Re: Shard takeover behavior

Ravikumar Govindarajan Fri, 06 May 2016 00:49:32 -0700

We migrated about 30% of our data in Blur.

But our servers were struggling to index the remaining 60% of data coupled
with new incoming documents for already migrated 30% user-base...

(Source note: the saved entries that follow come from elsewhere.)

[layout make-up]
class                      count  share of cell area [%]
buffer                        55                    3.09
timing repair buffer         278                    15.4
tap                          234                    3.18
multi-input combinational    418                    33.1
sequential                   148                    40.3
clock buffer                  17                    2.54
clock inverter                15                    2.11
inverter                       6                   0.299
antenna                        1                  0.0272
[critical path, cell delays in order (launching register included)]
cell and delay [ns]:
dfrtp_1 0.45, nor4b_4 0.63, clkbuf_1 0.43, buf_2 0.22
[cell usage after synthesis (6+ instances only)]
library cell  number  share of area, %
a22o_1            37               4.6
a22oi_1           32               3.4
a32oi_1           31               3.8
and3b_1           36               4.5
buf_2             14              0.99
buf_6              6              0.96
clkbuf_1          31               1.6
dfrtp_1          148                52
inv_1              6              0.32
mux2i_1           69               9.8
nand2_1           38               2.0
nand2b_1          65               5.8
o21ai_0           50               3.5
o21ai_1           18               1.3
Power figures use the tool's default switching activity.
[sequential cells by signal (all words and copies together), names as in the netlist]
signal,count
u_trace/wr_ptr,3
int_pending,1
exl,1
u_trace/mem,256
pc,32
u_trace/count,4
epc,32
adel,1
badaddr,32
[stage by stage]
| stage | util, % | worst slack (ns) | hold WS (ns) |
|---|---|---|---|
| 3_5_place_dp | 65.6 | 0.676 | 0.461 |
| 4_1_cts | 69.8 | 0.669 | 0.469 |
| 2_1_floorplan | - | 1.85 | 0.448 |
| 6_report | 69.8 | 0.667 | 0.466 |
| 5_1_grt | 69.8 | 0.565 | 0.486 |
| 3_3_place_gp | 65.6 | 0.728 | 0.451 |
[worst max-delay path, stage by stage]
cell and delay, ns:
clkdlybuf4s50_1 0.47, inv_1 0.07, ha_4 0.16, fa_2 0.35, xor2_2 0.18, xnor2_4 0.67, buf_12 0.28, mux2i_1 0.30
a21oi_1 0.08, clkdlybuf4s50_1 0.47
[src/rtl/pipwb_ext_rv32_if.sv]
// pipwb_ext_rv32_if -- MEM-to-WriteBack bundle and register-file write port.
//   master : drives the MEM bundle (iVALID .. iADDRLO), observes the WB outputs.
//   slave  : the WriteBack stage; consumes the bundle, drives oDregWE/ADDR/DATA,
//            oLDERR and oRETIRED.
// Clock and reset are plain ports on the stage and are not carried here.
interface pipwb_ext_rv32_if #(
  parameter int XLEN  = 32,
  parameter int AW    = 5,
  parameter int CNT_W = 32
);
  logic             iVALID;
  logic             iSTALL;
  logic             iFLUSH;
  logic [AW-1:0]    iDregADDR;
  logic [1:0]       iWBSEL;
  logic [XLEN-1:0]  iALUDATA;
  logic [XLEN-1:0]  iLOADDATA;
  logic [XLEN-1:0]  iPC4;
  logic [2:0]       iFUNCT3;
  logic [1:0]       iADDRLO;
  logic             oDregWE;
  logic [AW-1:0]    oDregADDR;
  logic [XLEN-1:0]  oDregDATA;
  logic             oLDERR;
  logic [CNT_W-1:0] oRETIRED;

  modport master (
    output iVALID, iSTALL, iFLUSH, iDregADDR, iWBSEL, iALUDATA, iLOADDATA,
           iPC4, iFUNCT3, iADDRLO,
    input  oDregWE, oDregADDR, oDregDATA, oLDERR, oRETIRED
  );

  modport slave (
    input  iVALID, iSTALL, iFLUSH, iDregADDR, iWBSEL, iALUDATA, iLOADDATA,
           iPC4, iFUNCT3, iADDRLO,
    output oDregWE, oDregADDR, oDregDATA, oLDERR, oRETIRED
  );
endinterface

[src/rtl/pipwb_ext_rv32.sv]
// pipwb_ext_rv32 -- registered RV32 WriteBack stage between MEM and the regfile.
// Selects ALU / load / PC+4 as the result, aligns and extends sub-word loads,
// flags misaligned or illegal loads, suppresses x0 writes, honours stall and
// flush, and counts retired instructions. Every output is registered (1 cycle).
// Ports:
//   iCLK : clock, rising edge
//   iRST : synchronous reset, active-high
//   bus  : pipwb_ext_rv32_if slave modport (MEM bundle in, regfile write out)
module pipwb_ext_rv32 #(
  parameter int XLEN          = 32,
  parameter int AW            = 5,
  parameter int CNT_W         = 32,
  parameter int ZERO_SUPPRESS = 1
) (
  input logic               iCLK,
  input logic               iRST,
  pipwb_ext_rv32_if.slave   bus
);

  logic [XLEN-1:0]  lane_s;
  logic [XLEN-1:0]  ldData_s;
  logic             ldLegal_s;
  logic             writeOk_s;

  logic             dregWe_r;
  logic [AW-1:0]    dregAddr_r;
  logic [XLEN-1:0]  dregData_r;
  logic             ldErr_r;
  logic [CNT_W-1:0] retired_r;

  // Load alignment/extension and the x0 write-enable qualifier.
  always_comb begin
    ldData_s  = {XLEN{1'b0}};
    ldLegal_s = 1'b0;
    // Shift the addressed byte/halfword down to bit 0.
    lane_s    = bus.iLOADDATA >> {bus.iADDRLO, 3'b000};
    case (bus.iFUNCT3)
      3'b000: begin
        ldData_s  = {{(XLEN-8){lane_s[7]}}, lane_s[7:0]};
        ldLegal_s = 1'b1;
      end
      3'b100: begin
        ldData_s  = {{(XLEN-8){1'b0}}, lane_s[7:0]};
        ldLegal_s = 1'b1;
      end
      3'b001: begin
        ldData_s  = {{(XLEN-16){lane_s[15]}}, lane_s[15:0]};
        ldLegal_s = ~bus.iADDRLO[0];
      end
      3'b101: begin
        ldData_s  = {{(XLEN-16){1'b0}}, lane_s[15:0]};
        ldLegal_s = ~bus.iADDRLO[0];
      end
      3'b010: begin
        ldData_s  = lane_s;
        ldLegal_s = (bus.iADDRLO == 2'b00);
      end
      default: begin
        ldData_s  = {XLEN{1'b0}};
        ldLegal_s = 1'b0;
      end
    endcase
    // x0 writes still update DATA and retire; only the enable is dropped.
    if ((ZERO_SUPPRESS != 32'sd0) && (bus.iDregADDR == {AW{1'b0}})) begin
      writeOk_s = 1'b0;
    end else begin
      writeOk_s = 1'b1;
    end
  end

  // Output registers and retire counter: reset > flush > stall > capture.
  always_ff @(posedge iCLK) begin
    if (iRST) begin
      dregWe_r   <= 1'b0;
      dregAddr_r <= {AW{1'b0}};
      dregData_r <= {XLEN{1'b0}};
      ldErr_r    <= 1'b0;
      retired_r  <= {CNT_W{1'b0}};
    end else if (bus.iFLUSH || bus.iSTALL || !bus.iVALID) begin
      // Bubble: a held bundle must not be written twice; ADDR/DATA hold.
      dregWe_r <= 1'b0;
      ldErr_r  <= 1'b0;
    end else begin
      dregAddr_r <= bus.iDregADDR;
      case (bus.iWBSEL)
        2'b00: begin
          dregData_r <= bus.iALUDATA;
          dregWe_r   <= writeOk_s;
          ldErr_r    <= 1'b0;
          retired_r  <= retired_r + {{(CNT_W-1){1'b0}}, 1'b1};
        end
        2'b01: begin
          if (ldLegal_s) begin
            dregData_r <= ldData_s;
            dregWe_r   <= writeOk_s;
            ldErr_r    <= 1'b0;
            retired_r  <= retired_r + {{(CNT_W-1){1'b0}}, 1'b1};
          end else begin
            // Faulting load: no write, no retire, DATA keeps its old value.
            dregWe_r <= 1'b0;
            ldErr_r  <= 1'b1;
          end
        end
        2'b10: begin
          dregData_r <= bus.iPC4;
          dregWe_r   <= writeOk_s;
          ldErr_r    <= 1'b0;
          retired_r  <= retired_r + {{(CNT_W-1){1'b0}}, 1'b1};
        end
        2'b11: begin
          // Store/branch: retires without a register write.
          dregWe_r  <= 1'b0;
          ldErr_r   <= 1'b0;
          retired_r <= retired_r + {{(CNT_W-1){1'b0}}, 1'b1};
        end
        default: begin
          dregWe_r <= 1'b0;
          ldErr_r  <= 1'b0;
        end
      endcase
    end
  end

  assign bus.oDregWE   = dregWe_r;
  assign bus.oDregADDR = dregAddr_r;
  assign bus.oDregDATA = dregData_r;
  assign bus.oLDERR    = ldErr_r;
  assign bus.oRETIRED  = retired_r;

endmodule
[src/flat_wrapper.sv]
// flat-port wrapper written by rule: the top's interface ports become plain ports
module pipwb_ext_rv32_flat 
#(
  parameter int XLEN          = 32,
  parameter int AW            = 5,
  parameter int CNT_W         = 32,
  parameter int ZERO_SUPPRESS = 1
)
  (iCLK, iRST, bus_iVALID, bus_iSTALL, bus_iFLUSH, bus_iDregADDR, bus_iWBSEL, bus_iALUDATA, bus_iLOADDATA, bus_iPC4, bus_iFUNCT3, bus_iADDRLO, bus_oDregWE, bus_oDregADDR, bus_oDregDATA, bus_oLDERR, bus_oRETIRED);
  pipwb_ext_rv32_if #(.XLEN(XLEN), .AW(AW), .CNT_W(CNT_W)) bus_i ();
  input logic iCLK;
  input logic iRST;
  input wire logic [$bits(bus_i.iVALID)-1:0] bus_iVALID;
  input wire logic [$bits(bus_i.iSTALL)-1:0] bus_iSTALL;
  input wire logic [$bits(bus_i.iFLUSH)-1:0] bus_iFLUSH;
  input wire logic [$bits(bus_i.iDregADDR)-1:0] bus_iDregADDR;
  input wire logic [$bits(bus_i.iWBSEL)-1:0] bus_iWBSEL;
  input wire logic [$bits(bus_i.iALUDATA)-1:0] bus_iALUDATA;
  input wire logic [$bits(bus_i.iLOADDATA)-1:0] bus_iLOADDATA;
  input wire logic [$bits(bus_i.iPC4)-1:0] bus_iPC4;
  input wire logic [$bits(bus_i.iFUNCT3)-1:0] bus_iFUNCT3;
  input wire logic [$bits(bus_i.iADDRLO)-1:0] bus_iADDRLO;
  output wire logic [$bits(bus_i.oDregWE)-1:0] bus_oDregWE;
  output wire logic [$bits(bus_i.oDregADDR)-1:0] bus_oDregADDR;
  output wire logic [$bits(bus_i.oDregDATA)-1:0] bus_oDregDATA;
  output wire logic [$bits(bus_i.oLDERR)-1:0] bus_oLDERR;
  output wire logic [$bits(bus_i.oRETIRED)-1:0] bus_oRETIRED;
  assign bus_i.iVALID = bus_iVALID;
  assign bus_i.iSTALL = bus_iSTALL;
  assign bus_i.iFLUSH = bus_iFLUSH;
  assign bus_i.iDregADDR = bus_iDregADDR;
  assign bus_i.iWBSEL = bus_iWBSEL;
  assign bus_i.iALUDATA = bus_iALUDATA;
  assign bus_i.iLOADDATA = bus_iLOADDATA;
  assign bus_i.iPC4 = bus_iPC4;
  assign bus_i.iFUNCT3 = bus_iFUNCT3;
  assign bus_i.iADDRLO = bus_iADDRLO;
  assign bus_oDregWE = bus_i.oDregWE;
  assign bus_oDregADDR = bus_i.oDregADDR;
  assign bus_oDregDATA = bus_i.oDregDATA;
  assign bus_oLDERR = bus_i.oLDERR;
  assign bus_oRETIRED = bus_i.oRETIRED;
  pipwb_ext_rv32 #(.XLEN(XLEN), .AW(AW), .CNT_W(CNT_W), .ZERO_SUPPRESS(ZERO_SUPPRESS)) u_core (.iCLK(iCLK), .iRST(iRST), .bus(bus_i));
endmodule
[config.mk]
export PLATFORM = sky130hd
export DESIGN_NAME = pipwb_ext_rv32_flat
export DESIGN_NICKNAME = d
export VERILOG_FILES = /design/src/rtl/pipwb_ext_rv32_if.sv /design/src/rtl/pipwb_ext_rv32.sv /design/src/flat_wrapper.sv
export SDC_FILE = /design/constraint.sdc
export NUM_CORES = 1
export LEC_CHECK = 0
export ABC_AREA = 1
export CAP_MARGIN = 20
export CORE_ASPECT_RATIO = 0.75
export CORE_MARGIN = 4
export CORE_UTILIZATION = 40
export CTS_CLUSTER_SIZE = 14
export DETAILED_ROUTE_END_ITERATION = 6
export PLACE_DENSITY = 0.73
export SYNTH_ARGS = -nofsm -noshare
export SYNTH_HDL_FRONTEND = slang
export SYNTH_SLANG_ARGS = --single-unit
export TNS_END_PERCENT = 20
[constraint.sdc]
create_clock -name iCLK -period 1.77 [get_ports iCLK]
set_input_delay 0.531 -clock iCLK [delete_from_list [all_inputs] [get_ports iCLK]]
set_output_delay 0.531 -clock iCLK [all_outputs]
set_load 0.01 [all_outputs]
Word level (Yosys, flattened, before mapping)
Cells that the tools add are included.

word-level totals
  logic and storage cells = 43
  input port bits = 113
  register bits after elaboration = 71

cells by class
  reductions and logical operators = 15
  muxes and demuxes = 11
  eq/ne operators = 8
  bitwise operators = 2
  add/subtract/negate cells = 1
  shifts and indexed selects = 1

operators by type and width
  kind                                                             count
  32-bit one-hot mux with 5 select lines                           1
  32-bit one-hot mux with 3 select lines                           1
  32-bit 2-to-1 mux                                                2
  32-bit one-hot mux with 2 select lines                           1
  32-bit by 1-bit adder with 32-bit output, second input constant  1
  32-bit by 5-bit >> shifter with 32-bit output                    1
  2-bit OR reduction                                               4
  3-bit == test, second input constant                             2
  1-bit one-hot mux with 3 select lines                            2
  5-bit logical NOT                                                1
  2-bit == test, second input constant                             2
  2-bit logical NOT                                                2
  3-bit by 1-bit == test with 1-bit output, second input constant  1
  3-bit by 2-bit == test with 1-bit output, second input constant  1
  3-bit logical NOT                                                1
  1-bit 2-to-1 mux                                                 3
  3-bit AND reduction                                              1
  3-bit nonzero test                                               1
  3-bit OR reduction                                               1
  2-bit by 1-bit == test with 1-bit output, second input constant  1
  1-bit logical OR                                                 2
  2-bit by 1-bit != test with 1-bit output, second input constant  1
  1-bit inverter                                                   2
  1-bit one-hot mux with 2 select lines                            1
  2 further kinds                                                  2

Longest topological paths before layout
Gate-level depths: netlist (run 1).

  depth in word-level cells = 5
  gate-level depth with buffers = 12
  depth with buffers taken out = 10

Worst setup path before layout (run 1)
OpenSTA, ideal clock, no wires.

  kind = input to register
  start = in bus_iWBSEL[0]
  end = reg u_core.dregData_r[2] (netlist: u_core.bus.oDregDATA[2])
  path buffers = 1
  setup slack = 0.112 ns
  cell stages on the path = 8
  arrival time = 1.588 ns
  cells stage by stage = inv_1 > ha_1 > inv_1 > clkbuf_1 > a21oi_1 > nand2_1 > o21ai_0 > a21oi_1

on the way
  cells in the longest elaborated chain, start to end = 3

ends and longest elaborated chain
  item                                                                                                    RTL line               RTL
  from (decl)                                                                                             flat_wrapper.sv:17     input wire logic [$bits(bus_i.iWBSEL)-1:0] bus_iWBSEL;
  2-bit by 1-bit == test with 1-bit output, or another cell as far along                                  pipwb_ext_rv32.sv:85   case (bus.iWBSEL)
  2-bit by 1-bit != test with 1-bit output (no source line) / 3-bit nonzero test (equally long branches)  --
  3-bit AND reduction (no source line)                                                                    --
  to (signal assigned)                                                                                    pipwb_ext_rv32.sv:87   dregData_r <= bus.iALUDATA;
  to (signal assigned)                                                                                    pipwb_ext_rv32.sv:94   dregData_r <= ldData_s;
  to (signal assigned)                                                                                    pipwb_ext_rv32.sv:105  dregData_r <= bus.iPC4;
  to (decl)                                                                                               pipwb_ext_rv32.sv:27   logic [XLEN-1:0] dregData_r;

Parallel ways exist; a longest one is shown, timed or not.
A chain may end at the register's enable or synchronous reset.

Worst setup path after layout (run 1)
  start = reg u_core.dregData_r[0] (netlist: u_core.bus.oDregDATA[0])
  end = out bus_oDregDATA[0]

RTL lines
  item                    RTL line              RTL
  from (signal assigned)  pipwb_ext_rv32.sv:76  dregData_r <= {XLEN{1'b0}};
  from (signal assigned)  pipwb_ext_rv32.sv:87
  from (signal assigned)  pipwb_ext_rv32.sv:94
  to (decl)               flat_wrapper.sv:25    output wire logic [$bits(bus_i.oDregDATA)-1:0] bus_oDregDATA;

No word-level cell between the ends.

==> results of run 1 <==
==> registers in the layout (all words and copies together), names as in the netlist <==
register	count
u_core.bus.oLDERR	1
u_core.bus.oDregWE	1
u_core.bus.oDregADDR	5
u_core.bus.oRETIRED	32
u_core.bus.oDregDATA	32
==> cells by family (layout without fill, tap and decap cells) <==
kind of cell               Yosys count  in the layout  synth area share, %
AOI/OAI and AO/OA                  137            137                14.70
buffers and inverters              101            347                9.645
adders and majority gates            5              5                1.197
DFF                                 71             71                27.19
xor gates and xnor gates            13             13                2.178
and+or+nand+nor                    546            546                45.09
==> worst min-delay path by stage <==
stage | end | slack, ns | cells after the start
floorplan | u_core.bus.oDregDATA[10] | 0.49 | 2
global placement | u_core.bus.oDregDATA[15] | 0.45 | 2
detailed placement | u_core.bus.oDregDATA[9] | 0.46 | 2
CTS | u_core.bus.oDregDATA[8] | 0.46 | 2
global route | u_core.bus.oDregDATA[9] | 0.48 | 2
finish | u_core.bus.oDregDATA[13] | 0.46 | 2
==> synth_stat cells, types with 7 or more instances <==
| master | count | share of area, % |
|---|---|---|
| nand2_1 | 354 | 25 |
| a21oi_1 | 83 | 7.9 |
| nor2_1 | 83 | 6.0 |
| dfxtp_1 | 71 | 27 |
| inv_1 | 48 | 3.4 |
| nand3_1 | 38 | 3.6 |
| o21ai_0 | 26 | 2.5 |
| or2_2 | 19 | 2.3 |
| clkbuf_1 | 18 | 1.3 |
| nand3b_1 | 15 | 2.2 |
| a21oi_2 | 12 | 2.0 |
| nand2_2 | 10 | 1.2 |
| nand3_2 | 10 | 1.9 |
| xor2_1 | 10 | 1.7 |
| buf_2 | 9 | 0.86 |
| buf_4 | 9 | 1.3 |
| nor2_2 | 9 | 1.1 |
| o211ai_1 | 7 | 1.0 |
==> layer usage <==
metal  share of wire, %  vias up  wire length [microns]  global-route usage, %
met4                1.5        0                    301                  5.118
li1                   -     3255                      -                      -
met2                 44      276                   8715                  39.16
met3                9.5       30                   1879                  7.802
met5                  0        -                      0                      0
met1                 45     2909                   8885                  34.49
==> power by group through the flow <==
stage | registers, uW | clock network (uW) | logic (uW)
2_1_floorplan | 1710 | 0 | 500
3_3_place_gp | 1700 | 0 | 1120
3_5_place_dp | 1700 | 0 | 1120
4_1_cts | 1660 | 2050 | 1160
5_1_grt | 1660 | 2100 | 1310
6_report | 1660 | 2010 | 1210
==> metrics by stage <==
stage | hold slack (ns) | std cells
2_1_floorplan | 0.4884 | 873
3_3_place_gp | 0.4534 | 1261
3_5_place_dp | 0.4581 | 1261
4_1_cts | 0.4639 | 1280
5_1_grt | 0.4826 | 1285
6_report | 0.4615 | 1285
==> layout make-up <==
class / instances / share of cell area [%]
inverters: 55 / 2.624
well taps: 166 / 2.461
clock inverters: 5 / 0.9487
repair buffers: 276 / 32.82
clock buffers: 11 / 2.994
flip-flops and latches: 71 / 16.97
multi-input cells: 701 / 41.18
==> repair_timing <==
| item | in CTS | in global routing |
|---|---|---|
| setup buffers | 2 | 4 |
| setup endpoints to repair | 105 | 80 |
| endpoints found under the hold margin | 0 | 0 |
| cloned | 1 | 1 |
| gates resized for setup | 85 | 45 |
| pin swaps | 5 | 11 |
==> summary.md, run 1 <==
| Metric | Value |
|---|---|
| WP depth | 1 |
| Clk pwr share | about two fifths |
| Area of the multi-input gates | about 0.0035 sq mm |
| Final TNS setup | 0 ns |
| Sw Ratio | ~27% |
| Pint | 3572 uW |
| Most common cell after layout, fill and taps aside | nand2_1 |
| Total GRT Usage | about a quarter |
| Hpwl dp | roughly 15000 microns |
| CTS H-tree lvls | 3 |
| Max Fclk | between 0.5 and 0.6 GHz |
| Routed Antenna Nets | 0 |
| Seq/Total Area, Yosys | between 20% and 30% |
| Register area | around 0.0014 sq mm |
| Final worst setup slack | just under 0.02 ns |
| Drt total wl | between 15000 and 20000 microns |
| CTS tree | yes |
| Initial antenna violation count | 0 |
| Vias/cell | 5.035 |
| Clk_lat worst skew | around 0.34 ns |
| First-pass GRT wire length | roughly 30000 microns |
| Comb pwr share | about a quarter |
| Largest net degree at the start of global routing | 38 |
| Vias in the first global route | between 5000 and 6000 |
| Vias | between 6000 and 7000 |
| Setup violators final | 0 |
| Fin. max-slew vios | 0 |
| Crit Path Max Fanout | 2 |
| Grt ovf | 0 |
| Max Cap Viol | 0 |
| CP arrival | approximately 1.2 ns |
| Starting Density | 41.74% |
| Peak VDD IR | between 0.4 and 0.5 mV |
| CP cell instances | clkdlybuf4s50_1 |
| Clock Skew | approximately 0.0054 ns |
| Total power | roughly 4900 uW |
| #FFs+latches synth | 71 |
| DR iter-0 viols | just under 500 |
| Most frequent cells in the layout | 350 x nand2_1, 120 x clkdlybuf4s50_1, 82 x nor2_1 |
| PD cells | between 500 and 600 mW/mm^2 |
| Worst setup startpoint | u_core.bus.oDregDATA[0] |
| Netlist cell types | 34 |
| Critical Path End Type | output port |
| Status | finished clean |
| Period utilization | between 90% and 100% |
| Pre-CTS setup slack | -0.5464 ns |
| Clock transition at the registers of the reported paths | ~0.06 ns |
| Critical path endpoint | bus_oDregDATA[0] |
| WL per Instance | around 15 microns |
| Maximum buffer depth of the clock tree | 2 |
| # DRC | 0 |
| Area growth syn-to-layout | 61.46% |
| Die ar. | around 0.015 sq mm |
| Gp weighted congestion | approximately 0.98 |
| CTS buffer count | 9 |
| Asr flop ratio synth | 0% |
| Hold Path Class | reg -> reg |
| Clk root buf | clkbuf_16 |
| Clock sinks | 71 |
| Fin util | 67.39% |
| Crit path buffers/inverters | 1 |
| Reg2reg path depth | 8 |
| Worst Setup Path Type | reg -> out |
| Worst Hold Launch | u_core.bus.oDregDATA[13] |
| Hold buffer count at cts | 0 |
| Flop pwr share | about a third |
| Static leakage | 0.004107 uW |
| First-pass DRT Iterations | 5 |
| Die width | approximately 140 microns |
| PortBufs | 183 |
| Layout net count | roughly 1200 |
| Number of flops mapped to enable cells by yosys | 0 |
| Mapped Area | between 0.005 and 0.006 sq mm |
| CP startpoint kind | flip-flop |
| Final Hold Vio Count | 0 |
| Share of layout cells above drive strength 1 | 20.20% |
| Syn Inst Count | a little under 900 |
| Cell area after placement | 0.007765 sq mm |
| Diodes inserted | 0 |
| Critical R2R Launch | u_core.bus.oRETIRED[0] |
| RR Endpoint | u_core.bus.oRETIRED[16] |
| Crit path largest cell delay | ~0.54 ns |
| Slowest CP cell | clkdlybuf4s50_1 |
| Synth warn | 0 |
| Switching power | between 1000 and 1500 uW |
| Slew @ Worst Pin | 0.2695 ns |
| Rows | 35 |
| Chip height | between 100 and 150 microns |
| Crit path time final | 1.751 ns |
| Top FF cell, synth | dfxtp_1 |
| Fillers | 1077 |
| Cell family with most CP delay | buffers and inverters |
| Ports | 184 |
| Post-Syn Nets | ~1000 |
| CP Data Required Time | 1.24 ns |
| Slew Limit Headroom | between 80% and 90% |
| Syn_area_per_cell | 5.988 sq um |
| Setup slack, reg-to-reg | ~0.17 ns |
| Design area | 0.008441 sq mm |
| CORE AREA | roughly 0.013 sq mm |
No activity file was read; power rests on OpenSTA's default activity.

We wanted to isolate migration (data-pumping) from normal indexing/search
requests..

Blur made it very easy for me.

In MasterBasedFactory, I reserve a shard-range for migration & make sure
only a certain set of machines serve it. Once the shards reach a desired
size(15-20GB) , I de-reserve it (Normal machines pick it up & start serving
incoming requests immediately). Newer reserved shards are allocated to
continue our data pumping un-interrupted.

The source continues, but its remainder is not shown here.